[Dataset entries]
╔══
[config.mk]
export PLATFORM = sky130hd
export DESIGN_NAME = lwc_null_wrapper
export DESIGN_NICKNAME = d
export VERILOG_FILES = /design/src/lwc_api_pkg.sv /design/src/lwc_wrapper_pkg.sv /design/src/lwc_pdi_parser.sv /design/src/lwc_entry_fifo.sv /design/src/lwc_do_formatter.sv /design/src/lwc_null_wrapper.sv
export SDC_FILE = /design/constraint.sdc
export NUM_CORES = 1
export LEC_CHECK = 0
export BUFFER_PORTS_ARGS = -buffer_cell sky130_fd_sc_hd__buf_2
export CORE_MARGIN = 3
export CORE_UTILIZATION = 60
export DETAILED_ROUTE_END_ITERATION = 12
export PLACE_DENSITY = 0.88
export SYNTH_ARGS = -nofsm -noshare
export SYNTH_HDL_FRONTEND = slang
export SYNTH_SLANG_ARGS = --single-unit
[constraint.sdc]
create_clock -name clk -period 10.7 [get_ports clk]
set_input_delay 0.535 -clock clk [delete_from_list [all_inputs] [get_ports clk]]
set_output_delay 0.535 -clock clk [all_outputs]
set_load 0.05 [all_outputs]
╚══
╔══
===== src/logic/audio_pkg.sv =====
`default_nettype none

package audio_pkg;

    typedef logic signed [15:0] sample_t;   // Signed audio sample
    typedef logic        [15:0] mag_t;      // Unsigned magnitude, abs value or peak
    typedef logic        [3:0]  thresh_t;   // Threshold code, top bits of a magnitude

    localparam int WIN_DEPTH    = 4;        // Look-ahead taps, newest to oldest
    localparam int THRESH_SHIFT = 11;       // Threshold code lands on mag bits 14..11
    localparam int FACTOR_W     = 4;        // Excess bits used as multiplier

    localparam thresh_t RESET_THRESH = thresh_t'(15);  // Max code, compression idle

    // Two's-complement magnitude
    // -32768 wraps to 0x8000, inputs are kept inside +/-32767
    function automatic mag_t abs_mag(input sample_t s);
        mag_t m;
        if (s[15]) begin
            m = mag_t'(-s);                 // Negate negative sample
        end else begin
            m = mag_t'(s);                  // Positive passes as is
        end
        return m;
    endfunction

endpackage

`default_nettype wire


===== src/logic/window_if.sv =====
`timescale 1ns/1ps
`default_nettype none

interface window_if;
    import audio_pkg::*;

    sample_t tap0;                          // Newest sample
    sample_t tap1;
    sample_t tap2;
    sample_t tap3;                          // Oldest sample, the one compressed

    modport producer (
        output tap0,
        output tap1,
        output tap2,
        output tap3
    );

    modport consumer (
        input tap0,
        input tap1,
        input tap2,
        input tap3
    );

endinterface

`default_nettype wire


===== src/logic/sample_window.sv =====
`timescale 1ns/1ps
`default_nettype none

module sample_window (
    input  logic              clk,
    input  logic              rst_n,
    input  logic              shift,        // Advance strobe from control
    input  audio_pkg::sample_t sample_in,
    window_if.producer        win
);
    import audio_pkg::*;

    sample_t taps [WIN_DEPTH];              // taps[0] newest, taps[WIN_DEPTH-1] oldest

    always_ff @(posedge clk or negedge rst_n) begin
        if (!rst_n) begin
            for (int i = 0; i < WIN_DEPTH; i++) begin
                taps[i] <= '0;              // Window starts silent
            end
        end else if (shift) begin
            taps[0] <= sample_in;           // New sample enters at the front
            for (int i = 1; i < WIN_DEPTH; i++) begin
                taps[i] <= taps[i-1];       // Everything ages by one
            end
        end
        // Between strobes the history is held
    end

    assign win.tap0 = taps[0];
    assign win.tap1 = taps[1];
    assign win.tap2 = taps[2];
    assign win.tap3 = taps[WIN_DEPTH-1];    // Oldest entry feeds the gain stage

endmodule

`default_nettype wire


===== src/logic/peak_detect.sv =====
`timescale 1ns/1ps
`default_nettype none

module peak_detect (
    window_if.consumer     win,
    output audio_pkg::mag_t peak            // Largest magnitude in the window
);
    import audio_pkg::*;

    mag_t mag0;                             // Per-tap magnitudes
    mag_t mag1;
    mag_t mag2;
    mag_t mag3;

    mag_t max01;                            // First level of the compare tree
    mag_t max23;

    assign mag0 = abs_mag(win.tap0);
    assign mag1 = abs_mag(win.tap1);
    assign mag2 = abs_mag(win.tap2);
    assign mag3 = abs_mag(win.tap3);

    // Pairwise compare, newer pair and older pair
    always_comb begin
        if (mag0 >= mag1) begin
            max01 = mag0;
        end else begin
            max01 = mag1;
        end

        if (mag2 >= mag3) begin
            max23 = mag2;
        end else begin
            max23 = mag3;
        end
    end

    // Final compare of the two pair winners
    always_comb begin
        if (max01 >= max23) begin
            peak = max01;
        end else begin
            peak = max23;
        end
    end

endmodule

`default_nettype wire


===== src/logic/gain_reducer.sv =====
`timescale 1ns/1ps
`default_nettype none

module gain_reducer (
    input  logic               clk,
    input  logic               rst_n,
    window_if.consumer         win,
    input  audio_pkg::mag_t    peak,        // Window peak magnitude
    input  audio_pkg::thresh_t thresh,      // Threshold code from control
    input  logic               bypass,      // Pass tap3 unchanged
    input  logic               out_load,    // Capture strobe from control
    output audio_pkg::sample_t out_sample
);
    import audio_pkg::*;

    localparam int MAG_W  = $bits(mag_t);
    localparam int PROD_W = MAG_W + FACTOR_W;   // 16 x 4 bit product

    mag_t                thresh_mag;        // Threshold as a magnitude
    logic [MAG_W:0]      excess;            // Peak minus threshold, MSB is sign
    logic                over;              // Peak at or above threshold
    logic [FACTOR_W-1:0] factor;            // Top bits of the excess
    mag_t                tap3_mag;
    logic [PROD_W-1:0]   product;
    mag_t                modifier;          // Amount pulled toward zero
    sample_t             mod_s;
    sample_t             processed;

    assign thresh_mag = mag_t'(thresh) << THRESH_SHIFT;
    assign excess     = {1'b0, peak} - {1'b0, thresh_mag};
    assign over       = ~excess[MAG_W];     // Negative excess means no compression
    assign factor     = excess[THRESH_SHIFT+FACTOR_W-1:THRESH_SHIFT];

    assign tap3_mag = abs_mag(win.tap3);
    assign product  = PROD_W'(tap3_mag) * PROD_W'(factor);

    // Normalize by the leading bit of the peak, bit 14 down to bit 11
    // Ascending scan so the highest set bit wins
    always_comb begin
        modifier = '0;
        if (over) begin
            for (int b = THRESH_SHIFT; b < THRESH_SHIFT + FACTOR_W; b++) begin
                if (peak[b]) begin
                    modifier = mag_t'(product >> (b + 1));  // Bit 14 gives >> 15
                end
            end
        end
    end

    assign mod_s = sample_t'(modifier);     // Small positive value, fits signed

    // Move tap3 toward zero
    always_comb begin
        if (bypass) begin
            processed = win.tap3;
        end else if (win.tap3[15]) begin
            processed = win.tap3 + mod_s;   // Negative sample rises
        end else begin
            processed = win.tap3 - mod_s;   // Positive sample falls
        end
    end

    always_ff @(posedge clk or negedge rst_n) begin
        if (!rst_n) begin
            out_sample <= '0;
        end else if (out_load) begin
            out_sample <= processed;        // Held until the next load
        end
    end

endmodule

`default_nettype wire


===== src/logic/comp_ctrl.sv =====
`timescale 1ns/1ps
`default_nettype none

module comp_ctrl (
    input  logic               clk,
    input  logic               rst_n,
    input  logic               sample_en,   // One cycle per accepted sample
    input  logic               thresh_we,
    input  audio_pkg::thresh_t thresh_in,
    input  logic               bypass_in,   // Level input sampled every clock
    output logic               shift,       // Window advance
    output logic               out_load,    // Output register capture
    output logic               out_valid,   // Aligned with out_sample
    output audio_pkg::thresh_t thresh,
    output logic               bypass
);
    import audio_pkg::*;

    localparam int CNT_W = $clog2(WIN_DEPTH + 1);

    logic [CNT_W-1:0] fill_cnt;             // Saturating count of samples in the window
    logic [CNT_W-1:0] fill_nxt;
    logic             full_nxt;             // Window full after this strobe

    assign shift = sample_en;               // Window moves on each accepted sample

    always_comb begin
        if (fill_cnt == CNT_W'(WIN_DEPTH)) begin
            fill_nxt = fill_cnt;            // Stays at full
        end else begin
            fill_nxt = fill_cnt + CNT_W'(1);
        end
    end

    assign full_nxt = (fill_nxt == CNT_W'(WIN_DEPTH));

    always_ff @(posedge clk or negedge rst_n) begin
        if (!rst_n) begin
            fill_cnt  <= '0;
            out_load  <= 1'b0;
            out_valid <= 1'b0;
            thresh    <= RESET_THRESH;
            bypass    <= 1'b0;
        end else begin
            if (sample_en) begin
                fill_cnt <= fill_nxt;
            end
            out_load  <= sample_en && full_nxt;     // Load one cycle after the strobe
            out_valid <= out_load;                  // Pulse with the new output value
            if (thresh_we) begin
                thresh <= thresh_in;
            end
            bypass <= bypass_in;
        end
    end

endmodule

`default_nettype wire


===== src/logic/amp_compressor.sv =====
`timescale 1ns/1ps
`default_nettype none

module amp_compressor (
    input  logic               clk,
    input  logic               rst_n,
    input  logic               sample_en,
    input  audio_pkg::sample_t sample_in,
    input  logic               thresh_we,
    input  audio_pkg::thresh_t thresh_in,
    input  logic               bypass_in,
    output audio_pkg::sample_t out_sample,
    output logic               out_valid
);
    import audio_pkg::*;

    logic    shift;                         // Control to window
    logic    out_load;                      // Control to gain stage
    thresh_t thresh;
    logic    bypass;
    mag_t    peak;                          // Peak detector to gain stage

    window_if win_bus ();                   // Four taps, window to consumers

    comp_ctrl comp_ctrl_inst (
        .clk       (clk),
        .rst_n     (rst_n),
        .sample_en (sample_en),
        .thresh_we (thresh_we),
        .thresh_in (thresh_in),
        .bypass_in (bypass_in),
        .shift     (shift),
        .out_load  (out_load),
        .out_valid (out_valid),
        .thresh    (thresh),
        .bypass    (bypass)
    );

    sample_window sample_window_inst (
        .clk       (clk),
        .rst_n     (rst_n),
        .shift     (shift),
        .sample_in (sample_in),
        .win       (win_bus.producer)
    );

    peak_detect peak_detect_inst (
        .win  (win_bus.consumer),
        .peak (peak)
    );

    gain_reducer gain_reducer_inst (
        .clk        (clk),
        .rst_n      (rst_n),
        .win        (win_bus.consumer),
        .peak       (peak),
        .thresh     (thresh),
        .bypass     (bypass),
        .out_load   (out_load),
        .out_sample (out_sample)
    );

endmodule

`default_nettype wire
╚══
╔══
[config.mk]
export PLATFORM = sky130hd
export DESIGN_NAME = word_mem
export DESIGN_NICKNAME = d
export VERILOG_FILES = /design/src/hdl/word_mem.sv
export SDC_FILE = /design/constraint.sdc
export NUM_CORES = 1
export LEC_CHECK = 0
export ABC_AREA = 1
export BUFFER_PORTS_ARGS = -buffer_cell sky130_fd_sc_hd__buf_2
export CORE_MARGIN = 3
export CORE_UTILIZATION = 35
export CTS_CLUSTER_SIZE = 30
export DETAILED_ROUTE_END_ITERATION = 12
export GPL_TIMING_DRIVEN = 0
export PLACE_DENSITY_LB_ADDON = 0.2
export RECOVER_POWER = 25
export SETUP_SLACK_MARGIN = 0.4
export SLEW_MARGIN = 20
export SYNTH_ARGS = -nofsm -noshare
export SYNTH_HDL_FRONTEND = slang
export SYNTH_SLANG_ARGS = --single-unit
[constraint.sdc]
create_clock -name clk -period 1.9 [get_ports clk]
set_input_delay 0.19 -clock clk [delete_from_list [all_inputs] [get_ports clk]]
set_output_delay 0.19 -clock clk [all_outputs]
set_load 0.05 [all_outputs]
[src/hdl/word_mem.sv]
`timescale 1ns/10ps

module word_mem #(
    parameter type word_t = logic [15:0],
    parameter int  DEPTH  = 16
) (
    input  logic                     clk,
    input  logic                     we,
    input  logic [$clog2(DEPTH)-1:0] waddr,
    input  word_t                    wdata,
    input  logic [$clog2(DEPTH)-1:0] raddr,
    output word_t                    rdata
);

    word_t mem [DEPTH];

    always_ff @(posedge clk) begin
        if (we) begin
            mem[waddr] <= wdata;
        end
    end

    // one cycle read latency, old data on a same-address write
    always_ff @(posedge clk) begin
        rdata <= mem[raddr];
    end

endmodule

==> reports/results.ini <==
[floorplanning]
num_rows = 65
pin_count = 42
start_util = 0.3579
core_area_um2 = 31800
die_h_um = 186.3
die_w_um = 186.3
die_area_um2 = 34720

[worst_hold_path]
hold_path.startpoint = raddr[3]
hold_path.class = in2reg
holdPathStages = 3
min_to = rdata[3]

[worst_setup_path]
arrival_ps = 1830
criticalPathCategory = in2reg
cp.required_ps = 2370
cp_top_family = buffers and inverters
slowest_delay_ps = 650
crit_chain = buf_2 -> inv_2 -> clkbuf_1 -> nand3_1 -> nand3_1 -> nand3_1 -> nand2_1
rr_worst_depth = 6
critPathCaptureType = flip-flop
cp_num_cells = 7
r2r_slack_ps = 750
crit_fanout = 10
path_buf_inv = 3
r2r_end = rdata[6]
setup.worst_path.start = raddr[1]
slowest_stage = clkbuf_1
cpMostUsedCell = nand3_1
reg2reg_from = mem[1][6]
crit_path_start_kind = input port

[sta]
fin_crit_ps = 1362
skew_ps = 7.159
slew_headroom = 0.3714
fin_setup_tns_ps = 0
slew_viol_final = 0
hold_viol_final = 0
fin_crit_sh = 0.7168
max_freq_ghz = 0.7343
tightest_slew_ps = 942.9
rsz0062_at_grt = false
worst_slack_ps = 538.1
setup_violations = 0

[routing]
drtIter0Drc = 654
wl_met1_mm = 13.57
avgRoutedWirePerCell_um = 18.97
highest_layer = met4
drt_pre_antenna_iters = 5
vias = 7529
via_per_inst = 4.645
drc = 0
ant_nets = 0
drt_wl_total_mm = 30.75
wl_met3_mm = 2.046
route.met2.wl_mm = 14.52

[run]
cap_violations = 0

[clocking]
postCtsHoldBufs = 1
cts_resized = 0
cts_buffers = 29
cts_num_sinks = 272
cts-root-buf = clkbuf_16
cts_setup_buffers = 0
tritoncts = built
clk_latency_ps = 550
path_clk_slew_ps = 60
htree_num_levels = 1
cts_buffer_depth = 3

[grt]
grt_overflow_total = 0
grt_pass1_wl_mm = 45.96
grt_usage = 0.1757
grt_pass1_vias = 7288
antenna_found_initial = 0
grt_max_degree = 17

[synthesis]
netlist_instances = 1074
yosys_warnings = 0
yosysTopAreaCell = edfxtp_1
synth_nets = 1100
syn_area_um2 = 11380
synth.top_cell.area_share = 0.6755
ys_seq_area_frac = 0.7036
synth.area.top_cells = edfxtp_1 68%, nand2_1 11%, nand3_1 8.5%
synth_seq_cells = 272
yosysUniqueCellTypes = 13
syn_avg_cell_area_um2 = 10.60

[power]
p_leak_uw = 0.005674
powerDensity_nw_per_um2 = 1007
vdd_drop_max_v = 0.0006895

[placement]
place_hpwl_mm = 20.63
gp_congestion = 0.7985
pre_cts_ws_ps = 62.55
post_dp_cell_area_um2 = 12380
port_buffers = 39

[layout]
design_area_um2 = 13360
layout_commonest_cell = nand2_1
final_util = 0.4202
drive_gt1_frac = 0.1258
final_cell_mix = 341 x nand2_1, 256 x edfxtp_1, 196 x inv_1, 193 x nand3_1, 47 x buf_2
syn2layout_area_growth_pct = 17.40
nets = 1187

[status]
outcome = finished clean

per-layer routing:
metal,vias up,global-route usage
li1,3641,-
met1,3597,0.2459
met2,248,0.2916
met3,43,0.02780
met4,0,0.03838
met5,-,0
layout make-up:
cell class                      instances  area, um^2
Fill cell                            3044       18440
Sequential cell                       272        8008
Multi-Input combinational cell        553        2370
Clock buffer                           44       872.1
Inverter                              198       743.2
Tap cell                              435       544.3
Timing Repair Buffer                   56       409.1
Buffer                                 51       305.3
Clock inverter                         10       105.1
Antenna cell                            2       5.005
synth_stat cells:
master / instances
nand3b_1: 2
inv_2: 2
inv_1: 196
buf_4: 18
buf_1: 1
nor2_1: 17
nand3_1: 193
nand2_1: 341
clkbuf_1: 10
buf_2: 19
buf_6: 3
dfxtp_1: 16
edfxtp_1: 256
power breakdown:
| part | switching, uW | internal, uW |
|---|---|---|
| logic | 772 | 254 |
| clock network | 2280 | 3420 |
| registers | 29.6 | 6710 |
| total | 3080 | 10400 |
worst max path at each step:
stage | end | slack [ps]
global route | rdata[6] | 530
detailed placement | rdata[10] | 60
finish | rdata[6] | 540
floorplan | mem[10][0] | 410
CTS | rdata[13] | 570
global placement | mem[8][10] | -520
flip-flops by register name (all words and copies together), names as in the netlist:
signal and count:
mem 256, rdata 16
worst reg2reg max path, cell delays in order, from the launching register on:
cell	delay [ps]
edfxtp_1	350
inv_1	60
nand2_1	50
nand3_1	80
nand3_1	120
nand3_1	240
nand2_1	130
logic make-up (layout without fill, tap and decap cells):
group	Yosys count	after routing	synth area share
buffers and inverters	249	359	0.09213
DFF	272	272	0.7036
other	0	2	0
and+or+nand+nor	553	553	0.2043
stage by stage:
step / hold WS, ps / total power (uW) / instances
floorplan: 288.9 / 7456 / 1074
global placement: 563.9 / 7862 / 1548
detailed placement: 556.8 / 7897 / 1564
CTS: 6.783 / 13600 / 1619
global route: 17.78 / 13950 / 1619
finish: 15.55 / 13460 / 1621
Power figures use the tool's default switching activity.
╚══
TASK INSTRUCTIONS. Lines above that include the string "switching" need to be copied.

TASK OUTPUT.
| part | switching, uW | internal, uW |
Power figures use the tool's default switching activity.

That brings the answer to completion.